> WHAT TO DO: The entries below contain a stretch that opens with the line containing "0.017 | 235 |" and closes with the line containing "finish | 0.3478 | 3.011"; set down that stretch exactly, both ends included, and nothing else.

> MATERIAL SUPPLIED:

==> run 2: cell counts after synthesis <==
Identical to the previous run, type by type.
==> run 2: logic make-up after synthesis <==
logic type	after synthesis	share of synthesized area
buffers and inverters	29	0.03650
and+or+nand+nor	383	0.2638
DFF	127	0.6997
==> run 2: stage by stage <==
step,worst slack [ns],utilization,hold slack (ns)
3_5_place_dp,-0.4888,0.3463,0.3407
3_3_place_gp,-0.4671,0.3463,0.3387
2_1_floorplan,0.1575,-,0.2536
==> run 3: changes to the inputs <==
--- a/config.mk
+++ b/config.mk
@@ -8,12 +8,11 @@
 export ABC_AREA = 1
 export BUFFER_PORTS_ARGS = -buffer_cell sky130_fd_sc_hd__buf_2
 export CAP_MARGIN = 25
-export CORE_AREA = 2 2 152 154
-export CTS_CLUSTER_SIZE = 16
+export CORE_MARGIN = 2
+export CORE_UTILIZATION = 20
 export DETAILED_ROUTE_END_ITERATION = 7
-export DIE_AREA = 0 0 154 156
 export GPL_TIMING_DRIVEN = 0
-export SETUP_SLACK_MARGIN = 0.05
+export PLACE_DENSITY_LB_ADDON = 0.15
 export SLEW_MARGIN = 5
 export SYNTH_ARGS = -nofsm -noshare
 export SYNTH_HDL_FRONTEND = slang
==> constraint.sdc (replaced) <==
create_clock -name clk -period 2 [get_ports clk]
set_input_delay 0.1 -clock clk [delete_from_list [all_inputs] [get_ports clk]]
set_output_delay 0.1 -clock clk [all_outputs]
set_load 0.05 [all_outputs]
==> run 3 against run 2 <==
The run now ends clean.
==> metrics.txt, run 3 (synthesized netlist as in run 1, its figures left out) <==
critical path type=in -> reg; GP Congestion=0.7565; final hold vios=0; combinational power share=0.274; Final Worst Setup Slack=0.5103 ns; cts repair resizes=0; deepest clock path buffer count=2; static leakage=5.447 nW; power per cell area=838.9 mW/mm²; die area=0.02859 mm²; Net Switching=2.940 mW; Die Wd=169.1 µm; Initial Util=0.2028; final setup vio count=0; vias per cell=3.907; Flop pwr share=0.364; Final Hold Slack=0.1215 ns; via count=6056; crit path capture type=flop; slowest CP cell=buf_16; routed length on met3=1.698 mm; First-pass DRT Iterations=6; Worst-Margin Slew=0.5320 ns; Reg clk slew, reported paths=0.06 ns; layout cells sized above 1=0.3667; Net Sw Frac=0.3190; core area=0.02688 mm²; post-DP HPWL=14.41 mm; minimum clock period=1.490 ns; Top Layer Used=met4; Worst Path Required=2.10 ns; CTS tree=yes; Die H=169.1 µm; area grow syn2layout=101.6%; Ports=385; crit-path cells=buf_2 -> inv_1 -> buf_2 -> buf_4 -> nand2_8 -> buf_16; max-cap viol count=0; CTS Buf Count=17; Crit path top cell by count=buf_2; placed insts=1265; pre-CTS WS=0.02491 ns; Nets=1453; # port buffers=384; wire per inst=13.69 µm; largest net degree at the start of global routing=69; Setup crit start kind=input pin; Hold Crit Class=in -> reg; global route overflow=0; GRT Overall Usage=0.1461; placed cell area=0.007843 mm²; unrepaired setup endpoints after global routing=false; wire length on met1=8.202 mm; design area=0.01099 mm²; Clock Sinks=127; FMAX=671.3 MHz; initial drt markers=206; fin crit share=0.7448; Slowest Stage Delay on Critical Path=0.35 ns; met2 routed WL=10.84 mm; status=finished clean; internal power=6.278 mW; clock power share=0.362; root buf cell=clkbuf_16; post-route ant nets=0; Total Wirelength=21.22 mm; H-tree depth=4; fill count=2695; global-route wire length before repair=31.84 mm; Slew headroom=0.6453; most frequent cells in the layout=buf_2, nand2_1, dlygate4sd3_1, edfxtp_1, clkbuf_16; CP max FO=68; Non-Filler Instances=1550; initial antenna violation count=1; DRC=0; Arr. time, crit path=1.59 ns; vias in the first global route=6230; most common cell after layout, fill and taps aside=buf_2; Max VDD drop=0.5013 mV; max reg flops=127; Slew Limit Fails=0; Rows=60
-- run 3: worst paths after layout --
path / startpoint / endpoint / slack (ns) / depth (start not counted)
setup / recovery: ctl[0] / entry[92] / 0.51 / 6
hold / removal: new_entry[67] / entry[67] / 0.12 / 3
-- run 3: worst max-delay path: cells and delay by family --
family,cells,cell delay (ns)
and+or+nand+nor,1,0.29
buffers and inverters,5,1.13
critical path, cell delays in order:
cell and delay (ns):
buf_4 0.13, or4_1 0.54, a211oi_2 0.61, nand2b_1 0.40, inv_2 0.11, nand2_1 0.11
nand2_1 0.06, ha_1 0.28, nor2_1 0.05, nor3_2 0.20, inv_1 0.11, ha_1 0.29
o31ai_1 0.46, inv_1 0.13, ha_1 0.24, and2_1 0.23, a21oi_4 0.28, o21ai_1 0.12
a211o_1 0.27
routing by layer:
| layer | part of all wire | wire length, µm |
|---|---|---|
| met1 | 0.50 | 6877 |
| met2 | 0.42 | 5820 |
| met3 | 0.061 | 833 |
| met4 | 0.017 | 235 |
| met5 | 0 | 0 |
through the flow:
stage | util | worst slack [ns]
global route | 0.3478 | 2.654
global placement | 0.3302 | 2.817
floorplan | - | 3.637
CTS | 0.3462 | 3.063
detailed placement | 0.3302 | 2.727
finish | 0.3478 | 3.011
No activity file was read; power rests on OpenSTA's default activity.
===== src/hdl/edg_pkg.sv =====
// shared types, constants and gamma table of the encoder dimmer
package edg_pkg;

  localparam int unsigned LevelW    = 5;
  localparam int unsigned DutyW     = 8;
  localparam int unsigned MsW       = 8;
  localparam int unsigned PaddrW    = 3;
  localparam int unsigned PdataW    = 32;

  localparam logic [LevelW-1:0] LevelMax      = 5'd23;
  localparam logic [LevelW-1:0] LevelReset    = 5'd10;
  localparam logic [MsW-1:0]    DebounceReset = 8'd50;
  localparam logic [MsW-1:0]    ElapsedMax    = 8'd255;

  typedef enum logic [0:0] {
    RegDebounceMs = 1'b0
  } reg_idx_e;

  typedef struct packed {
    logic button_n;
    logic enc_a;
    logic enc_b;
    logic ms_tick;
  } smp_t;

  typedef struct packed {
    logic [DutyW-1:0]  pwm_duty;
    logic              light_on;
    logic [LevelW-1:0] level;
  } res_t;

  function automatic logic [DutyW-1:0] gamma_lut(input logic [LevelW-1:0] idx);
    logic [DutyW-1:0] duty;
    case (idx)
      5'd0:    duty = 8'd2;
      5'd1:    duty = 8'd4;
      5'd2:    duty = 8'd7;
      5'd3:    duty = 8'd10;
      5'd4:    duty = 8'd13;
      5'd5:    duty = 8'd17;
      5'd6:    duty = 8'd22;
      5'd7:    duty = 8'd27;
      5'd8:    duty = 8'd33;
      5'd9:    duty = 8'd39;
      5'd10:   duty = 8'd47;
      5'd11:   duty = 8'd55;
      5'd12:   duty = 8'd64;
      5'd13:   duty = 8'd74;
      5'd14:   duty = 8'd85;
      5'd15:   duty = 8'd97;
      5'd16:   duty = 8'd110;
      5'd17:   duty = 8'd124;
      5'd18:   duty = 8'd140;
      5'd19:   duty = 8'd158;
      5'd20:   duty = 8'd176;
      5'd21:   duty = 8'd196;
      5'd22:   duty = 8'd218;
      default: duty = 8'd255;
    endcase
    return duty;
  endfunction

endpackage
[config.mk]
export PLATFORM = sky130hd
export DESIGN_NAME = ga_div
export DESIGN_NICKNAME = d
export VERILOG_FILES = /design/src/ga_pkg.sv /design/src/ga_div.sv
export SDC_FILE = /design/constraint.sdc
export NUM_CORES = 1
export LEC_CHECK = 0
export BUFFER_PORTS_ARGS = -buffer_cell sky130_fd_sc_hd__buf_2
export CAP_MARGIN = 20
export CORE_MARGIN = 1
export CORE_UTILIZATION = 50
export CTS_CLUSTER_SIZE = 8
export DETAILED_ROUTE_END_ITERATION = 8
export PLACE_DENSITY = 0.73
export SLEW_MARGIN = 20
export SYNTH_ARGS = -nofsm -noshare
export SYNTH_HDL_FRONTEND = slang
export SYNTH_SLANG_ARGS = --single-unit
export TNS_END_PERCENT = 30
[constraint.sdc]
create_clock -name i_clk -period 2.76 [get_ports i_clk]
set_input_delay 0.552 -clock i_clk [delete_from_list [all_inputs] [get_ports i_clk]]
set_output_delay 0.552 -clock i_clk [all_outputs]
set_load 0.03 [all_outputs]
[src/ga_pkg.sv]
// Shared types, constants and helper functions for the grouped bitmap allocator.
// Depends on nothing; every other file refers to it by scoped names.
package ga_pkg;

    // Fixed geometry: 16 groups of up to 1024 blocks, 64-bit bitmap words
    localparam int MAX_GROUPS  = 16;
    localparam int MAX_BPG     = 1024;
    localparam int WORD_BITS   = 64;
    localparam int WORDS       = MAX_GROUPS * MAX_BPG / WORD_BITS;
    localparam int ADDR_W      = $clog2(WORDS);
    localparam int GRP_W       = $clog2(MAX_GROUPS);
    localparam int BIT_W       = $clog2(WORD_BITS);
    localparam int IDX_W       = $clog2(MAX_BPG);
    localparam int WIG_W       = IDX_W - BIT_W;

    // Field widths
    localparam int BLK_W       = 15;
    localparam int BPG_W       = 11;
    localparam int GC_W        = 5;

    // Configuration register reset values
    localparam logic [BPG_W-1:0] BPG_RST   = 11'd1024;
    localparam logic [GC_W-1:0]  GC_RST    = 5'd16;
    localparam logic [BLK_W-1:0] TOTAL_RST = 15'd16384;

    // Request actions
    localparam logic ACT_ALLOC = 1'b0;
    localparam logic ACT_FREE  = 1'b1;

    typedef logic [WORD_BITS-1:0] t_word;

    // Result codes
    typedef enum logic [1:0] {
        ST_OK      = 2'd0,
        ST_NOFREE  = 2'd1,
        ST_INVALID = 2'd2,
        ST_DOUBLE  = 2'd3
    } t_status;

    // Configuration register indexes
    typedef enum logic [1:0] {
        CFG_BPG   = 2'd0,
        CFG_GC    = 2'd1,
        CFG_FDB   = 2'd2,
        CFG_TOTAL = 2'd3
    } t_cfg_idx;

    // Bitmap memory request
    typedef struct packed {
        logic              re;
        logic              we;
        logic [ADDR_W-1:0] addr;
        t_word             wdata;
    } t_ram_req;

    // Position of the lowest set bit
    function automatic logic [BIT_W-1:0] lowest_set(input t_word v);
        logic [BIT_W-1:0] f;
        f = '0;
        for (int k = WORD_BITS - 1; k >= 0; k--) begin
            if (v[k]) f = BIT_W'(k);
        end
        return f;
    endfunction

    // Position of the highest set bit
    function automatic logic [BIT_W-1:0] highest_set(input t_word v);
        logic [BIT_W-1:0] f;
        f = '0;
        for (int k = 0; k < WORD_BITS; k++) begin
            if (v[k]) f = BIT_W'(k);
        end
        return f;
    endfunction

endpackage

[src/ga_div.sv]
// Restoring divider, one quotient bit per cycle, splits a block offset
// into group and index. Depends on ga_pkg.
module ga_div (
    input  logic                       i_clk,
    input  logic                       i_rst_n,
    input  logic                       i_start,
    input  logic [ga_pkg::BLK_W-1:0]   i_dividend,
    input  logic [ga_pkg::BPG_W-1:0]   i_divisor,
    output logic                       o_done,
    output logic [ga_pkg::BLK_W-1:0]   o_quot,
    output logic [ga_pkg::BPG_W-1:0]   o_rem
);

    logic                       r_run;
    logic                       r_done;
    logic [3:0]                 r_cnt;
    logic [ga_pkg::BLK_W-1:0]   r_dvd;
    logic [ga_pkg::BPG_W-1:0]   r_div;
    logic [ga_pkg::BPG_W-1:0]   r_rem;
    logic [ga_pkg::BPG_W:0]     sh;
    logic                       ge;

    // One trial subtraction per cycle
    assign sh = {r_rem, r_dvd[ga_pkg::BLK_W-1]};
    assign ge = (sh >= {1'b0, r_div});

    always_ff @(posedge i_clk) begin
        if (!i_rst_n) begin
            r_run  <= 1'b0;
            r_done <= 1'b0;
            r_cnt  <= '0;
        end else begin
            r_done <= 1'b0;
            if (i_start) begin
                r_run <= 1'b1;
                r_cnt <= 4'(ga_pkg::BLK_W - 1);
            end else if (r_run) begin
                r_cnt <= r_cnt - 4'd1;
                if (r_cnt == 4'd0) begin
                    r_run  <= 1'b0;
                    r_done <= 1'b1;
                end
            end
        end
    end

    // Datapath: quotient bits shift in where dividend bits leave
    always_ff @(posedge i_clk) begin
        if (i_start) begin
            r_dvd <= i_dividend;
            r_div <= i_divisor;
            r_rem <= '0;
        end else if (r_run) begin
            r_dvd <= {r_dvd[ga_pkg::BLK_W-2:0], ge};
            r_rem <= ge ? ga_pkg::BPG_W'(sh - {1'b0, r_div}) : sh[ga_pkg::BPG_W-1:0];
        end
    end

    assign o_done = r_done;
    assign o_quot = r_dvd;
    assign o_rem  = r_rem;

endmodule

[Yosys cells after proc, flatten, opt, wreduce, memory -nomap -nowiden]
Cells that the tools add are included.
W data, S select, Z words.
Cells by class
  $lt $le $gt $ge: 1
  reductions and logical operators: 4
  add/subtract/negate cells: 2
  bitwise gates (word level): 2
  multiplexer cells: 9
Operators with widths (number)
  $mux W15: 2
  $ge A12 B11 Y1: 1
  $mux W11: 1
  $sub A11 B11 Y11: 1
  $mux W4: 2
  $logic_not A4 Y1: 1
  $mux W1: 4
  $sub A4 B1 Y4 const B: 1
  $reduce_or A3 Y1: 1
  $not A1 Y1: 2
  $reduce_bool A2 Y1: 1
  $reduce_or A2 Y1: 1
Word-level totals
  register bits after elaboration: 43
  output and inout port bits: 27
  word-level logic and storage cells: 25
  input port bits: 29

[Depth between registers and ports, before layout]
  depth after elaboration: 4
  gate-level depth with buffers: 10
  gate-level depth less buffers: 9

[Worst setup path after synthesis]
Ideal clock, no wire load.
  path type: reg-to-reg
  start: register r_dvd (netlist bit o_quot[14])
  end: register r_rem (netlist bit o_rem[0])
  slack: 297 ps
  clock period less this slack: 2463 ps
  cell stages (with the launch flop): 10
  required time: 2681 ps
  buffers on the path: 0
  setup time: 79 ps
  data arrival time: 2384 ps
  cells stage by stage: edfxtp_1 -> inv_1 -> ha_1 -> fa_1 -> nor2b_4 -> o31a_1 -> o21ai_4 -> o21ai_2 -> mux2_4 -> a211oi_2
Between the ends
  cells in the longest elaborated chain, start to end: 2
  elaborated cells between the ends (all ways): 3
  those cells by class: add/sub (1); order compare (1); mux (1)
Ends and longest elaborated chain
  from (decl): line ga_div.sv:17  | logic [ga_pkg::BLK_W-1:0] r_dvd;
  from (signal assigned): line ga_div.sv:50  | r_dvd <= i_dividend;
  from (signal assigned): line ga_div.sv:54  | r_dvd <= {r_dvd[ga_pkg::BLK_W-2:0], ge};
  $sub A11 B11 Y11 or $ge A12 B11 Y1 (tied branches): line ga_div.sv:55, ga_div.sv:25
  $mux W11 *: line ga_div.sv:55  | r_rem <= ge ? ga_pkg::BPG_W'(sh - {1'b0, r_div}) : sh[ga_pkg::BPG_W-1:0];
  to (signal assigned): line ga_div.sv:55
  to (decl): line ga_div.sv:19  | logic [ga_pkg::BPG_W-1:0] r_rem;
Every way passes the cells marked *; elsewhere a longest branch is shown, timed or not.
A chain may end at the register's enable or synchronous reset.

[Final worst setup path]
  start: register r_dvd (netlist bit o_quot[14])
  end: register r_rem (netlist bit o_rem[2])
The elaborated chain is that of the path after synthesis.

==> reports/results.ini <==
[outcome]
outcome=finished, violations left
violations=design-rule violations

[detailed_routing]
vias=1754
first_pass_iters=6
ant_nets=0
via_per_inst=5.48
post_drt_wl_per_cell_microns=14.4
routed_wl_mm=4.62
drtIter0Drc=96
drc=6

[logic_synthesis]
synth-async-reset-ratio_pct=0
ys_seq_area_share_pct=47.4
yosysUniqueCellTypes=48
yosysTopAreaCell=edfxtp_1
synth_top_area_share_pct=33.0
postSynthCellCount=210
synth_edf_count=26
syn-num-nets=253
ys_top_cells_by_area=edfxtp_1 (33%), dfxtp_1 (14%), mux2_2 (7.1%), ha_1 (6.9%), nor2_1 (2.9%)
ys_seq_elements=43
yosys_warnings=0
synth_top_flop_cell=edfxtp_1
synth_area_sq_um=2360
syn_avg_cell_area_sq_um=11.3

[die]
rows=24
io_pins=56
die_h_microns=70.8
die_w_microns=70.8
dieArea_sq_um=5010
fp.coreArea_sq_um=4440
start_util_pct=53.2

[clock_network]
clk_pin_slew_ns=0.08
h-tree-depth=2
clk_path_buf_depth=2
cts-resized-gates=0
cts_tree=built
clock-sinks=43
hold_buffers=0
clk_latency_ns=0.29
numCtsBuffers=5
cts_setup_buffers=0
ctsRootBufferMaster=clkbuf_8

[setup_path]
cp_max_fo=5
startpoint_type=flip-flop
ff2ff_path_depth=10
worstPathArrival_ns=2.61
cp.required_ns=2.91
worstSetupPathType=reg -> reg
worstSetupEndpointType=flip-flop

[grt]
track_usage_pct=19.4
grt_overflow=0
antenna_found_initial=0
grt_max_degree=32
grt_pass1_wl_mm=7.50
grt_pass1_vias=1609

[timing]
finalSetupViolations=0
tightest_slew_ns=0.655
fmax_ghz=0.406
rsz0062_at_grt=false
slew_headroom_pct=56.3
fin_worst_skew_ns=0.00404
layout_min_cycle_time_ns=2.46
fin_setup_tns_ns=0
hold_viol=0
finalCritPeriodShare_pct=89.2
drv_slew=0

[run]
cap_violations=0

[place]
place_area_sq_um=2690
dp_hpwl_mm=3.38
gp_congestion=0.809
portBuffers=55

[power]
p_leak_uw=0.00119
power_density_nw_per_um2=614
ir_drop_v=0.000392

[cells_and_area]
nNetsFinal=310
final_cell_mix=buf_2 (55), edfxtp_1 (26), nor2_1 (18)
num_antenna_cells=0
fillers=375
layout_commonest_cell=buf_2
area_growth_pct=17.2
drive_gt1_share_pct=34.0
design_area_sq_um=2770

[hold_path]
min_delay_path_depth=1
hp-class=in -> reg

cell type report:
type,instances,area (sq um),area share [%]
timing repair buffer,59,305,11.0
clock buffer,6,72.6,2.62
clock inverter,2,12.5,0.451
sequential,43,1120,40.5
inverter,16,60.1,2.17
tap,52,65.1,2.35
multi-input combinational,142,1130,40.9
cell families (layout without fill, tap and decap cells):
kind of cell / Yosys count / count (layout) / synth area share [%]
AOI/OAI and AO/OA: 42 / 42 / 12.5
xor gates and xnor gates: 8 / 8 / 2.96
adders and majority gates: 14 / 14 / 7.73
buffers and inverters: 25 / 83 / 4.60
DFF: 43 / 43 / 47.4
muxes: 22 / 22 / 10.3
and+or+nand+nor: 56 / 56 / 14.5
power by group:
group / internal [uW] / switching (uW)
clock network: 177 / 213
registers: 749 / 42.0
logic: 216 / 304
total: 1140 / 559
cells in the mapped netlist (all sizes together) (2+ instances only):
master and n:
edfxtp 26, nor2 18, dfxtp 17, inv 16, mux2 16, ha 13, o21ai 10, nand2 9
a211oi 8, a21oi 7, xnor2 7, mux2i 6, nand2b 6, clkbuf 5, o21a 5, buf 4
nand3b 3, nor2b 3, o211ai 3, a311oi 2, nand3 2, nor3 2, nor3b 2, nor4 2
nor4bb 2, o22ai 2, o31a 2
state kept, by name, summed over array words and instances (netlist names):
name / flops
o_rem: 11
r_cnt: 4
r_div: 11
o_done: 1
o_quot: 15
r_run: 1
path summary, 6_finish.rpt:
| path | from | endpoint | slack [ns] |
|---|---|---|---|
| worst max-delay path | o_quot[14] | o_rem[2] | 0.30 |
| worst min register to register | o_rem[7] | o_rem[7] | 0.53 |
| worst max register to register | o_quot[14] | o_rem[2] | 0.30 |
| worst min-delay path | i_divisor[2] | r_div[2] | 0.43 |
routing by layer:
metal	track usage, %	part of all wire (%)
met5	0	0
met4	6.22	0.82
met3	5.27	4.4
met2	30.7	49
met1	26.0	46
critical path: stages (launching register included):
cell and delay, ns:
edfxtp_1 0.36, inv_1 0.07, ha_1 0.22, fa_1 0.45
nor2b_4 0.13, o31a_1 0.21, o21ai_4 0.11, o21ai_2 0.25
buf_4 0.21, mux2i_1 0.19, a211oi_1 0.10
through the flow:
stage / std cells / setup slack (ns) / hold slack [ns] / utilization (%) / total power (uW)
finish: 320 / 0.299 / 0.433 / 62.4 / 1700
global route: 320 / 0.149 / 0.413 / 62.4 / 1790
CTS: 320 / 0.289 / 0.424 / 62.4 / 1710
detailed placement: 312 / 0.317 / 0.519 / 60.4 / 1320
global placement: 312 / 0.447 / 0.507 / 60.4 / 1310
floorplan: 210 / 0.297 / 0.511 / - / 1200
Power figures use the tool's default switching activity.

> ANSWER TO THIS EXERCISE:
| met4 | 0.017 | 235 |
| met5 | 0 | 0 |
through the flow:
stage | util | worst slack [ns]
global route | 0.3478 | 2.654
global placement | 0.3302 | 2.817
floorplan | - | 3.637
CTS | 0.3462 | 3.063
detailed placement | 0.3302 | 2.727
finish | 0.3478 | 3.011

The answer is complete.